------ PROVIDED INFORMATION ------

--- config.mk ---
export PLATFORM = sky130hd
export DESIGN_NAME = led_breathe_multi
export DESIGN_NICKNAME = d
export VERILOG_FILES = /design/src/rtl/led_breathe_multi.sv
export SDC_FILE = /design/constraint.sdc
export NUM_CORES = 1
export LEC_CHECK = 0
export ABC_AREA = 1
export CORE_ASPECT_RATIO = 1.4
export CORE_MARGIN = 8
export CORE_UTILIZATION = 58
export CTS_CLUSTER_SIZE = 12
export DETAILED_ROUTE_END_ITERATION = 16
export PLACE_DENSITY_LB_ADDON = 0.15
export SKIP_LAST_GASP = 1
export SLEW_MARGIN = 30
export SYNTH_ARGS = -nofsm -noshare
export SYNTH_HDL_FRONTEND = slang
export SYNTH_SLANG_ARGS = --single-unit
--- constraint.sdc ---
create_clock -name sysclk -period 2.44 [get_ports sysclk]
set_clock_uncertainty 0.1 [all_clocks]
set_input_delay 0.244 -clock sysclk [delete_from_list [all_inputs] [get_ports sysclk]]
set_output_delay 0.244 -clock sysclk [all_outputs]
set_load 0.01 [all_outputs]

------

▸ PROBLEM STATEMENT
Write out, word for word, the line containing "export SLEW_MARGIN = 30" and all the lines after it in the entries above, and nothing more.

▸ WRITTEN SOLUTION
export SLEW_MARGIN = 30
export SYNTH_ARGS = -nofsm -noshare
export SYNTH_HDL_FRONTEND = slang
export SYNTH_SLANG_ARGS = --single-unit
--- constraint.sdc ---
create_clock -name sysclk -period 2.44 [get_ports sysclk]
set_clock_uncertainty 0.1 [all_clocks]
set_input_delay 0.244 -clock sysclk [delete_from_list [all_inputs] [get_ports sysclk]]
set_output_delay 0.244 -clock sysclk [all_outputs]
set_load 0.01 [all_outputs]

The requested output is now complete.